╭─ Data shown

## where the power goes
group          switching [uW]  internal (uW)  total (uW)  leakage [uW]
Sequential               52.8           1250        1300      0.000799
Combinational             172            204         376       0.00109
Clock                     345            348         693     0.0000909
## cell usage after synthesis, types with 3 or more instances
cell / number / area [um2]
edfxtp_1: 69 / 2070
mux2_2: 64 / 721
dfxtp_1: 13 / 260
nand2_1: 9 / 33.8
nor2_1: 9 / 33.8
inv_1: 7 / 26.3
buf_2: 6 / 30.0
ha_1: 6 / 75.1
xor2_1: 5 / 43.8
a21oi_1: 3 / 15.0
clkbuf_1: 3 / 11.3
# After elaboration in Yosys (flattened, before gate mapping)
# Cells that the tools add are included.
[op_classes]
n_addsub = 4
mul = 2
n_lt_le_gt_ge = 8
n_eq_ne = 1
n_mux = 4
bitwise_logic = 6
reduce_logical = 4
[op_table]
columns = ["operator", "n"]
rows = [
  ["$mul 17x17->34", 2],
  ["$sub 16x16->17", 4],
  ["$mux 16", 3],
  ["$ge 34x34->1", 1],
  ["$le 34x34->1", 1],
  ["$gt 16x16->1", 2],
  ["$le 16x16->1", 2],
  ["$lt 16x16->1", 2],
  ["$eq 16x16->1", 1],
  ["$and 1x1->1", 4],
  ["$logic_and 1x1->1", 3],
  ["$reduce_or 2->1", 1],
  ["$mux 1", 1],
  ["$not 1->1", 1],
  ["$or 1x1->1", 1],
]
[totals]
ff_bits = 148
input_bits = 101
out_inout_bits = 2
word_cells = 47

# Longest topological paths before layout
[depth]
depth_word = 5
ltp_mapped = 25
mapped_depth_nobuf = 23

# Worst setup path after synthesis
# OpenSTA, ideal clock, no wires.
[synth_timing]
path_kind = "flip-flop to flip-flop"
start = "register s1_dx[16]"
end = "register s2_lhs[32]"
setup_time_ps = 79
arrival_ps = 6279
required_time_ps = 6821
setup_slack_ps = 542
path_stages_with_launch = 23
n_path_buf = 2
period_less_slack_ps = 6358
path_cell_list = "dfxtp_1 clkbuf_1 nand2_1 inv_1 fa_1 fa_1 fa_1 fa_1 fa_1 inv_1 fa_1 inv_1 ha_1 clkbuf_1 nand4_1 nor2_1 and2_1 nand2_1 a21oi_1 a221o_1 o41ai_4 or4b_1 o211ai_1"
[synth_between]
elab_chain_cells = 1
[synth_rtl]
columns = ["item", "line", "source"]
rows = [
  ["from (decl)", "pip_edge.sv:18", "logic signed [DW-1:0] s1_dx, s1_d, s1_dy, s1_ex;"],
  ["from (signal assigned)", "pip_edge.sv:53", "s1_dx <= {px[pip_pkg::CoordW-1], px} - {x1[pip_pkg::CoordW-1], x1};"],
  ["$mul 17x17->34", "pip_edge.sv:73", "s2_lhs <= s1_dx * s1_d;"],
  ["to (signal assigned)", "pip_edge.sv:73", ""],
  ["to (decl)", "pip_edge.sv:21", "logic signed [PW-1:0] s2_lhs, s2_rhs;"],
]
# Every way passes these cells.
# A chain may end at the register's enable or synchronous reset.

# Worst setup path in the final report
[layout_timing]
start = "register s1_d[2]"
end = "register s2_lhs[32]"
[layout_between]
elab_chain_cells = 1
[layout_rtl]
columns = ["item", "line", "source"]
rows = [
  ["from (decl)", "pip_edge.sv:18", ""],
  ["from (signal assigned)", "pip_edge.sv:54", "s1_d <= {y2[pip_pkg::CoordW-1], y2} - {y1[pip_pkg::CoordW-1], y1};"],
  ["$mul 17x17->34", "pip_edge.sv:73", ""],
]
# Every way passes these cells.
$ cat config.mk
export PLATFORM = sky130hd
export DESIGN_NAME = http_header_block_parser_flat
export DESIGN_NICKNAME = d
export VERILOG_FILES = /design/src/design/hhbp_pkg.sv /design/src/design/hhbp_if.sv /design/src/design/hhbp_core.sv /design/src/design/http_header_block_parser.sv /design/src/flat_wrapper.sv
export VERILOG_INCLUDE_DIRS = /design/src /design/src/design
export SDC_FILE = /design/constraint.sdc
export NUM_CORES = 1
export LEC_CHECK = 0
export ABC_AREA = 1
export BUFFER_PORTS_ARGS = -buffer_cell sky130_fd_sc_hd__buf_4
export CAP_MARGIN = 20
export CORE_ASPECT_RATIO = 0.6
export CORE_MARGIN = 3
export CORE_UTILIZATION = 53
export CTS_CLUSTER_SIZE = 30
export DETAILED_ROUTE_END_ITERATION = 8
export PLACE_DENSITY = 0.82
export SETUP_SLACK_MARGIN = 0.4
export SYNTH_ARGS = -nofsm -noshare
export SYNTH_HDL_FRONTEND = slang
export SYNTH_HIERARCHICAL = 1
export SYNTH_SLANG_ARGS = --single-unit
$ cat constraint.sdc
create_clock -name clk -period 2.3 [get_ports clk]
set_input_delay 0.23 -clock clk [delete_from_list [all_inputs] [get_ports clk]]
set_output_delay 0.23 -clock clk [all_outputs]
set_load 0.02 [all_outputs]
$ cat src/design/http_header_block_parser_macros.svh
// assertion macros for the http header block parser
`ifndef HTTP_HEADER_BLOCK_PARSER_MACROS_SVH
`define HTTP_HEADER_BLOCK_PARSER_MACROS_SVH

`ifndef SYNTH

// same-cycle implication, checked on every clk edge outside reset
`define HHBP_ASSERT_IMPLIES(label, ante, cons) \
  label: assert property (@(posedge clk) disable iff (rst) (ante) |-> (cons)) \
    else $error("hhbp assertion failed");

// next-cycle implication
`define HHBP_ASSERT_NEXT(label, ante, cons) \
  label: assert property (@(posedge clk) disable iff (rst) (ante) |=> (cons)) \
    else $error("hhbp assertion failed");

`else

`define HHBP_ASSERT_IMPLIES(label, ante, cons)
`define HHBP_ASSERT_NEXT(label, ante, cons)

`endif

`endif

$ cat src/design/hhbp_pkg.sv
// types and constants shared by the http header block parser
package hhbp_pkg;

  localparam int COUNT_WIDTH_DEF = 10;

  localparam int BYTE_W  = 8;
  localparam int CLASS_W = 4;
  localparam int CODE_W  = 3;
  localparam int LEN_W   = 10;
  localparam int STATE_W = 4;

  localparam logic [LEN_W-1:0] LEN_MAX         = '1;
  localparam logic [LEN_W-1:0] MAX_VALUE_RESET = LEN_W'(256);

  localparam logic [BYTE_W-1:0] BYTE_CR    = 8'h0D;
  localparam logic [BYTE_W-1:0] BYTE_LF    = 8'h0A;
  localparam logic [BYTE_W-1:0] BYTE_COLON = 8'h3A;
  localparam logic [BYTE_W-1:0] BYTE_SPACE = 8'h20;

  // parser states
  localparam logic [STATE_W-1:0] ST_START       = 4'd0;
  localparam logic [STATE_W-1:0] ST_KEY         = 4'd1;
  localparam logic [STATE_W-1:0] ST_AFTER_COLON = 4'd2;
  localparam logic [STATE_W-1:0] ST_AFTER_SPACE = 4'd3;
  localparam logic [STATE_W-1:0] ST_VALUE       = 4'd4;
  localparam logic [STATE_W-1:0] ST_LINE_CR     = 4'd5;
  localparam logic [STATE_W-1:0] ST_LINE_LF     = 4'd6;
  localparam logic [STATE_W-1:0] ST_END_CR      = 4'd7;
  localparam logic [STATE_W-1:0] ST_DONE        = 4'd8;
  localparam logic [STATE_W-1:0] ST_FAILED      = 4'd9;

  // byte classes
  localparam logic [CLASS_W-1:0] CLS_SKIP    = 4'd0;
  localparam logic [CLASS_W-1:0] CLS_KEY     = 4'd1;
  localparam logic [CLASS_W-1:0] CLS_COLON   = 4'd2;
  localparam logic [CLASS_W-1:0] CLS_SPACE   = 4'd3;
  localparam logic [CLASS_W-1:0] CLS_VALUE   = 4'd4;
  localparam logic [CLASS_W-1:0] CLS_LINE_CR = 4'd5;
  localparam logic [CLASS_W-1:0] CLS_LINE_LF = 4'd6;
  localparam logic [CLASS_W-1:0] CLS_END_CR  = 4'd7;
  localparam logic [CLASS_W-1:0] CLS_END_LF  = 4'd8;
  localparam logic [CLASS_W-1:0] CLS_IGNORED = 4'd9;

  // error codes
  localparam logic [CODE_W-1:0] ERR_NONE        = 3'd0;
  localparam logic [CODE_W-1:0] ERR_NO_SPACE    = 3'd1;
  localparam logic [CODE_W-1:0] ERR_CR_IN_KEY   = 3'd2;
  localparam logic [CODE_W-1:0] ERR_VALUE_LONG  = 3'd3;
  localparam logic [CODE_W-1:0] ERR_LINE_NO_LF  = 3'd4;
  localparam logic [CODE_W-1:0] ERR_END_NO_LF   = 3'd5;

  typedef struct packed {
    logic [CLASS_W-1:0] byte_class;
    logic               header_done;
    logic               error_flag;
    logic [CODE_W-1:0]  error_code;
    logic [LEN_W-1:0]   field_length;
  } res_t;

endpackage

$ cat src/design/hhbp_if.sv
// valid/ready channels for header bytes and classified results
interface hhbp_in_if;
  import hhbp_pkg::*;
  logic              valid;
  logic              ready;
  logic [BYTE_W-1:0] data_byte;
  logic              new_request;

  modport source (output valid, output data_byte, output new_request, input ready);
  modport sink (input valid, input data_byte, input new_request, output ready);
endinterface

interface hhbp_out_if;
  import hhbp_pkg::*;
  logic               valid;
  logic               ready;
  logic [CLASS_W-1:0] byte_class;
  logic               header_done;
  logic               error_flag;
  logic [CODE_W-1:0]  error_code;
  logic [LEN_W-1:0]   field_length;

  modport source (output valid, output byte_class, output header_done, output error_flag,
                  output error_code, output field_length, input ready);
  modport sink (input valid, input byte_class, input header_done, input error_flag,
                input error_code, input field_length, output ready);
endinterface

$ cat src/design/hhbp_core.sv
// parser state machine with key and value counters
module hhbp_core
  import hhbp_pkg::*;
#(
  parameter int COUNT_WIDTH = COUNT_WIDTH_DEF
) (
  input  logic               clk,
  input  logic               rst,
  input  logic               advance,
  input  logic [BYTE_W-1:0]  data_byte,
  input  logic               new_request,
  input  logic [LEN_W-1:0]   max_value_bytes,
  output res_t               res
);

  localparam int CMP_W = (COUNT_WIDTH > LEN_W) ? COUNT_WIDTH : LEN_W;
  localparam logic [COUNT_WIDTH-1:0] CNT_MAX = '1;
  localparam logic [COUNT_WIDTH-1:0] CNT_ONE = COUNT_WIDTH'(1);

  logic [STATE_W-1:0]     state, state_next;
  logic [COUNT_WIDTH-1:0] key_count, key_count_next;
  logic [COUNT_WIDTH-1:0] value_count, value_count_next;

  logic [STATE_W-1:0]     cur_state;
  logic [COUNT_WIDTH-1:0] cur_key, cur_value;
  logic [CMP_W-1:0]       key_w, value_w;
  logic [LEN_W-1:0]       key_len, value_len;

  // a new request restarts the parser before this byte
  assign cur_state = new_request ? ST_START : state;
  assign cur_key   = new_request ? '0 : key_count;
  assign cur_value = new_request ? '0 : value_count;

  assign key_w     = CMP_W'(cur_key);
  assign value_w   = CMP_W'(cur_value);
  assign key_len   = (key_w > CMP_W'(LEN_MAX)) ? LEN_MAX : key_w[LEN_W-1:0];
  assign value_len = (value_w > CMP_W'(LEN_MAX)) ? LEN_MAX : value_w[LEN_W-1:0];

  always_comb begin
    res              = '0;
    res.byte_class   = CLS_IGNORED;
    res.error_code   = ERR_NONE;
    state_next       = cur_state;
    key_count_next   = cur_key;
    value_count_next = cur_value;
    case (cur_state)
      ST_START: begin
        if (data_byte == BYTE_CR || data_byte == BYTE_LF) begin
          res.byte_class = CLS_SKIP;
        end else begin
          res.byte_class = CLS_KEY;
          key_count_next = CNT_ONE;
          state_next     = ST_KEY;
        end
      end
      ST_KEY: begin
        if (data_byte == BYTE_COLON) begin
          res.byte_class   = CLS_COLON;
          res.field_length = key_len;
          state_next       = ST_AFTER_COLON;
        end else if (data_byte == BYTE_CR) begin
          res.error_flag = 1'b1;
          res.error_code = ERR_CR_IN_KEY;
        end else begin
          res.byte_class = CLS_KEY;
          key_count_next = (cur_key == CNT_MAX) ? CNT_MAX : cur_key + CNT_ONE;
        end
      end
      ST_AFTER_COLON: begin
        if (data_byte == BYTE_SPACE) begin
          res.byte_class = CLS_SPACE;
          state_next     = ST_AFTER_SPACE;
        end else begin
          res.error_flag = 1'b1;
          res.error_code = ERR_NO_SPACE;
        end
      end
      ST_AFTER_SPACE: begin
        // first value byte is taken whatever it is
        res.byte_class   = CLS_VALUE;
        value_count_next = CNT_ONE;
        state_next       = ST_VALUE;
      end
      ST_VALUE: begin
        if (data_byte == BYTE_CR) begin
          res.byte_class   = CLS_LINE_CR;
          res.field_length = value_len;
          state_next       = ST_LINE_CR;
        end else if (value_w >= CMP_W'(max_value_bytes)) begin
          res.error_flag = 1'b1;
          res.error_code = ERR_VALUE_LONG;
        end else begin
          res.byte_class   = CLS_VALUE;
          value_count_next = (cur_value == CNT_MAX) ? CNT_MAX : cur_value + CNT_ONE;
        end
      end
      ST_LINE_CR: begin
        if (data_byte == BYTE_LF) begin
          res.byte_class = CLS_LINE_LF;
          state_next     = ST_LINE_LF;
        end else begin
          res.error_flag = 1'b1;
          res.error_code = ERR_LINE_NO_LF;
        end
      end
      ST_LINE_LF: begin
        if (data_byte == BYTE_CR) begin
          res.byte_class = CLS_END_CR;
          state_next     = ST_END_CR;
        end else begin
          res.byte_class = CLS_KEY;
          key_count_next = CNT_ONE;
          state_next     = ST_KEY;
        end
      end
      ST_END_CR: begin
        if (data_byte == BYTE_LF) begin
          res.byte_class  = CLS_END_LF;
          res.header_done = 1'b1;
          state_next      = ST_DONE;
        end else begin
          res.error_flag = 1'b1;
          res.error_code = ERR_END_NO_LF;
        end
      end
      default: begin
        state_next = (cur_state == ST_DONE) ? ST_DONE : ST_FAILED;
      end
    endcase
    if (res.error_flag) begin
      state_next = ST_FAILED;
    end
  end

  always_ff @(posedge clk) begin
    if (rst) begin
      state       <= ST_START;
      key_count   <= '0;
      value_count <= '0;
    end else if (advance) begin
      state       <= state_next;
      key_count   <= key_count_next;
      value_count <= value_count_next;
    end
  end

endmodule

$ cat src/design/http_header_block_parser.sv
// the result of each transferred byte is held in the result register
// throughput: one byte per cycle unless results stall; the state machine and counters update in a single pass
// the result register lets a new byte in while the previous result is being taken
// reset (synchronous, active high) puts the parser in its start state, clears both counts
// and the result valid, and sets max_value_bytes to 256
`include "http_header_block_parser_macros.svh"

module http_header_block_parser
  import hhbp_pkg::*;
#(
  parameter int COUNT_WIDTH = COUNT_WIDTH_DEF
) (
  input  logic             clk,
  input  logic             rst,
  hhbp_in_if.sink          bytes,
  hhbp_out_if.source       results,
  input  logic             cfg_we,
  input  logic [LEN_W-1:0] cfg_data
);

  logic [LEN_W-1:0] max_value_bytes;
  logic             accept;
  logic             out_valid;
  res_t             res_next, res;

  assign bytes.ready = !out_valid || results.ready;
  assign accept      = bytes.valid && bytes.ready;

  always_ff @(posedge clk) begin
    if (rst) begin
      max_value_bytes <= MAX_VALUE_RESET;
    end else if (cfg_we) begin
      max_value_bytes <= cfg_data;
    end
  end

  hhbp_core #(
    .COUNT_WIDTH(COUNT_WIDTH)
  ) u_core (
    .clk            (clk),
    .rst            (rst),
    .advance        (accept),
    .data_byte      (bytes.data_byte),
    .new_request    (bytes.new_request),
    .max_value_bytes(max_value_bytes),
    .res            (res_next)
  );

  // result register
  always_ff @(posedge clk) begin
    if (rst) begin
      out_valid <= 1'b0;
    end else if (accept) begin
      out_valid <= 1'b1;
    end else if (results.ready) begin
      out_valid <= 1'b0;
    end
  end

  always_ff @(posedge clk) begin
    if (accept) begin
      res <= res_next;
    end
  end

  assign results.valid        = out_valid;
  assign results.byte_class   = res.byte_class;
  assign results.header_done  = res.header_done;
  assign results.error_flag   = res.error_flag;
  assign results.error_code   = res.error_code;
  assign results.field_length = res.field_length;

  `HHBP_ASSERT_IMPLIES(a_err_ignored, out_valid && res.error_flag,
    res.byte_class == CLS_IGNORED && res.field_length == '0)
  `HHBP_ASSERT_IMPLIES(a_code_flag, out_valid, res.error_flag == (res.error_code != ERR_NONE))
  `HHBP_ASSERT_IMPLIES(a_done_end_lf, out_valid && res.header_done,
    res.byte_class == CLS_END_LF && !res.error_flag)
  `HHBP_ASSERT_IMPLIES(a_stall_blocks, out_valid && !results.ready, !bytes.ready)
  `HHBP_ASSERT_NEXT(a_accept_valid, accept, out_valid)

endmodule
$ cat src/flat_wrapper.sv
// flat-port wrapper written by rule: the top's interface ports become plain ports
module http_header_block_parser_flat import hhbp_pkg::*;
#(
  parameter int COUNT_WIDTH = COUNT_WIDTH_DEF
)
  (clk, rst, cfg_we, cfg_data, bytes_valid, bytes_data_byte, bytes_new_request, bytes_ready, results_valid, results_byte_class, results_header_done, results_error_flag, results_error_code, results_field_length, results_ready);
  hhbp_in_if bytes_i ();
  hhbp_out_if results_i ();
  input  logic clk;
  input  logic rst;
  input  logic cfg_we;
  input  logic [LEN_W-1:0] cfg_data;
  input wire logic [$bits(bytes_i.valid)-1:0] bytes_valid;
  input wire logic [$bits(bytes_i.data_byte)-1:0] bytes_data_byte;
  input wire logic [$bits(bytes_i.new_request)-1:0] bytes_new_request;
  output wire logic [$bits(bytes_i.ready)-1:0] bytes_ready;
  output wire logic [$bits(results_i.valid)-1:0] results_valid;
  output wire logic [$bits(results_i.byte_class)-1:0] results_byte_class;
  output wire logic [$bits(results_i.header_done)-1:0] results_header_done;
  output wire logic [$bits(results_i.error_flag)-1:0] results_error_flag;
  output wire logic [$bits(results_i.error_code)-1:0] results_error_code;
  output wire logic [$bits(results_i.field_length)-1:0] results_field_length;
  input wire logic [$bits(results_i.ready)-1:0] results_ready;
  assign bytes_i.valid = bytes_valid;
  assign bytes_i.data_byte = bytes_data_byte;
  assign bytes_i.new_request = bytes_new_request;
  assign bytes_ready = bytes_i.ready;
  assign results_valid = results_i.valid;
  assign results_byte_class = results_i.byte_class;
  assign results_header_done = results_i.header_done;
  assign results_error_flag = results_i.error_flag;
  assign results_error_code = results_i.error_code;
  assign results_field_length = results_i.field_length;
  assign results_i.ready = results_ready;
  http_header_block_parser #(.COUNT_WIDTH(COUNT_WIDTH)) u_core (.clk(clk), .rst(rst), .bytes(bytes_i), .results(results_i), .cfg_we(cfg_we), .cfg_data(cfg_data));
endmodule
==> flow_summary_export.csv, run 1 <==
group,metric,value,unit
worst_setup_path,ff2ff_setup_slack,0.33,ns
worst_hold_path,hold_class,"in2reg",
timing,fmax,508.4,MHz
die,coreArea,6763,um2
worst_setup_path,worstSetupPathType,"reg2reg",
logic_synthesis,synth_simple_gate_area_share,35.01,%
detailed_routing,antenna_left,0,
die,die_area,8158,um2
worst_setup_path,reg2reg_to,"u_core/results.byte_class[3]",
worst_setup_path,endpoint_kind,"flip-flop",
logic_synthesis,post_synth.cell_area_avg,6.860,um2
die,die_y,71.18,um
detailed_routing,wire_per_inst,17.14,um
cells_and_area,final_common_cell,"nand2_1",
worst_setup_path,startpoint_type,"flip-flop",
timing,max_slew.worst_pin.slew,0.6116,ns
status,status,"completed",
timing,setup_tns,0,ns
logic_synthesis,synth-seq-cells,54,
cells_and_area,drive_gt1_share,31.35,%
logic_synthesis,synth.distinct_cells,40,
place,post-place-ws,0.01303,ns
logic_synthesis,synthCells,547,
logic_synthesis,synthDominantCellAreaShare,18.67,%
worst_setup_path,path_max_fanout,4,
global_routing,grt_overflow_total,0,
clock_network,tritoncts,"done",
cells_and_area,antenna-diode-count,0,
timing,fin_ws,0.3330,ns
place,gp_congestion,0.9794,
clock_network,clock-sinks,54,
worst_setup_path,rr_startpoint,"u_core/u_core/value_count[0]",
cells_and_area,final_cell_mix,"91 x nand2_1, 74 x buf_4, 68 x nor2_1",
worst_setup_path,r2r_cells,13,
worst_setup_path,required,2.35,ns
logic_synthesis,synthMuxAreaShare,0,%
timing,fin_crit,1.967,ns
clock_network,clk_pin_slew,0.08,ns
logic_synthesis,synth_compound_area_share,13.67,%
cells_and_area,final_cells,709,
timing,finalCritPeriodShare,85.52,%
place,dp_cells,678,
logic_synthesis,ys_top_cells_by_area,"dfxtp_1 19%, edfxtp_1 15%, nand2_1 10%",
logic_synthesis,yosys_warnings,6,
place,post-dp-hpwl,8411,um
timing,hold_violations,0,
logic_synthesis,synth_top_area_cell,"dfxtp_1",
die,die_width,114.6,um
place,portBuffers,44,
cells_and_area,nFillCells,490,
cells_and_area,design.final.nets,656,
clock_network,insertion_delay,0.31,ns
run,drv_cap,0,
timing,fin_skew,0.01119,ns
logic_synthesis,synth_top_family_by_area,"simple AND/OR/NAND/NOR gates",
global_routing,gr-usage-all-layers,28.65,%
die,start_util,55.49,%
global_routing,first_global_vias,3719,
cells_and_area,utilization,72.65,%
worst_hold_path,hold_depth,3,
die,fp-row-count,23,
detailed_routing,vias,4200,
clock_network,htreeDepth,2,
detailed_routing,wl,12150,um
clock_network,cts_buffer_depth,2,
timing,relSlewSlack,59.18,%
clock_network,cts_root_buf,"clkbuf_16",
timing,rsz0062_at_grt,"true",
logic_synthesis,yosysSeqAreaShare,33.88,%
logic_synthesis,synth_adder_area_share,3.668,%
worst_setup_path,crit_arrival,2.02,ns
detailed_routing,first_pass_iters,5,
timing,finalSetupViolations,0,
timing,drv_slew,0,
pwr,max-vdd-ir-drop,0.0004186,V
global_routing,antenna_found_initial,0,
pwr,powerDensity,492.7,nW/um2
clock_network,cts_buffers,5,
global_routing,grt_pass1_wl,18420,um
cells_and_area,area_delta_synth_final,30.94,%
detailed_routing,via_per_inst,5.924,
detailed_routing,drc,0,
worst_hold_path,min_to,"u_core/max_value_bytes[5]",
logic_synthesis,synth-xor-area-share,2.334,%
detailed_routing,drt_iter0_drc,651,
die,io_pins,45,
timing,hold_ws,0.1476,ns
global_routing,grt_start_max_net_pins,31,
worst_hold_path,worstHoldStart,"cfg_data[5]",
pwr,leakage,2.240,nW
logic_synthesis,synth_fp_nets,582,
logic_synthesis,syn_area,3752,um2
-- logic make-up after synthesis --
logic type	after synthesis
and+or+nand+nor	276
buffers and inverters	100
AOI/OAI and AO/OA	96
DFF	54
adders and majority gates	11
xor gates and xnor gates	10
-- cell type report --
type                            instances  area, um2  share of cell area, %
Multi-Input combinational cell        394       2381                  48.46
Clock inverter                          3      20.02                 0.4074
Sequential cell                        54       1284                  26.13
Clock buffer                            5      125.1                  2.546
Tap cell                               87      108.9                  2.215
Timing Repair Buffer                   79      620.6                  12.63
Inverter                               87      374.1                  7.614
-- stage by stage --
stage	power, mW	area (um2)
after floorplan	1.394	3889
after global placement	1.539	4337
after detailed placement	1.551	4337
after CTS	2.350	4598
after global routing	2.516	4913
final	2.421	4913
-- worst max-delay path, cell delays in order, from the launching register on --
cell and delay [ns]:
dfxtp_2 0.35, inv_4 0.05, nor2_4 0.15, inv_4 0.07, ha_4 0.22, o21ai_2 0.11, nand2_1 0.09, nand2_1 0.09
nor2_2 0.05, nor2_4 0.11, nand2_4 0.08, nand2_4 0.10, nand3_4 0.08, nand3b_1 0.17
-- cells in the mapped netlist --
cell type and number:
nor3_2 3, a21oi_1 36, xor2_1 9, clkbuf_1 5, o211ai_1 2, nand3b_4 1, nand2_4 1, a31oi_1 2
inv_2 8, nand3_4 1, buf_4 2, a21boi_1 1, o21ai_2 2, o21a_1 1, clkinv_1 1, nand4_1 9
o21ai_1 10, nand2_1 104, ha_1 11, nand2_2 8, o31ai_1 2, nand3_2 3, nand3b_1 3, nor4_1 1
buf_6 4, or2_1 1, edfxtp_1 19, inv_1 77, nor2_4 8, buf_2 2, nor3_1 9, dfxtp_1 35
o21ai_0 34, bufinv_8 1, nor2_1 78, nand3_1 39, nand4_2 1, nor2_2 6, o22ai_1 6, xnor2_1 1
-- what timing repair did --
action,in CTS,in global routing
resized for setup,17,53
buffers inserted,7,15
gates cloned,0,1
setup endpoints to repair,20,32
pin swaps,8,19
hold buffers,0,0
-- power breakdown --
part           switching (mW)  total, mW  internal, mW  leakage, nW
clock                   0.379      0.785         0.405       0.0679
sequential             0.0363       1.08          1.04        0.483
combinational           0.338      0.556         0.218         1.69
-- worst max-delay path by stage --
stage | endpoint | slack (ns) | from
3_3_place_gp | u_core/results.byte_class[3] | 0.09 | bytes_new_request
4_1_cts | u_core/results.byte_class[3] | 0.38 | u_core/u_core/value_count[8]
2_1_floorplan | u_core/results.byte_class[3] | 0.40 | bytes_new_request
6_report | u_core/results.byte_class[3] | 0.33 | u_core/u_core/value_count[0]
3_5_place_dp | u_core/results.byte_class[3] | 0.01 | bytes_new_request
5_1_grt | u_core/u_core/value_count[0] | 0.26 | u_core/u_core/value_count[0]
-- per-layer routing --
metal | share of wire [%] | global-route usage (%) | vias to the layer above
li1 | - | - | 1934
met1 | 43 | 43.40 | 1941
met2 | 42 | 39.46 | 288
met3 | 13 | 8.462 | 37
met4 | 2.2 | 7.246 | 0
met5 | 0 | 0 | -
-- sequential cells by signal, summed over array words and instances, names as in the netlist --
| signal | cells |
|---|---|
| u_core/max_value_bytes | 10 |
| u_core/results.field_length | 10 |
| u_core/u_core/key_count | 10 |
| u_core/u_core/value_count | 10 |
| u_core/results.byte_class | 4 |
| u_core/u_core/state | 4 |
| u_core/results.error_code | 3 |
| u_core/results.error_flag | 1 |
| u_core/results.header_done | 1 |
| u_core/results.valid | 1 |
No activity file was read; power rests on OpenSTA's default activity.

╰─

Starting at the first line of the records above, please copy each line exactly until you reach the line containing "ltp_mapped = 25". Include that line and stop there.

• _Response to this exercise_:
## where the power goes
group          switching [uW]  internal (uW)  total (uW)  leakage [uW]
Sequential               52.8           1250        1300      0.000799
Combinational             172            204         376       0.00109
Clock                     345            348         693     0.0000909
## cell usage after synthesis, types with 3 or more instances
cell / number / area [um2]
edfxtp_1: 69 / 2070
mux2_2: 64 / 721
dfxtp_1: 13 / 260
nand2_1: 9 / 33.8
nor2_1: 9 / 33.8
inv_1: 7 / 26.3
buf_2: 6 / 30.0
ha_1: 6 / 75.1
xor2_1: 5 / 43.8
a21oi_1: 3 / 15.0
clkbuf_1: 3 / 11.3
# After elaboration in Yosys (flattened, before gate mapping)
# Cells that the tools add are included.
[op_classes]
n_addsub = 4
mul = 2
n_lt_le_gt_ge = 8
n_eq_ne = 1
n_mux = 4
bitwise_logic = 6
reduce_logical = 4
[op_table]
columns = ["operator", "n"]
rows = [
  ["$mul 17x17->34", 2],
  ["$sub 16x16->17", 4],
  ["$mux 16", 3],
  ["$ge 34x34->1", 1],
  ["$le 34x34->1", 1],
  ["$gt 16x16->1", 2],
  ["$le 16x16->1", 2],
  ["$lt 16x16->1", 2],
  ["$eq 16x16->1", 1],
  ["$and 1x1->1", 4],
  ["$logic_and 1x1->1", 3],
  ["$reduce_or 2->1", 1],
  ["$mux 1", 1],
  ["$not 1->1", 1],
  ["$or 1x1->1", 1],
]
[totals]
ff_bits = 148
input_bits = 101
out_inout_bits = 2
word_cells = 47

# Longest topological paths before layout
[depth]
depth_word = 5
ltp_mapped = 25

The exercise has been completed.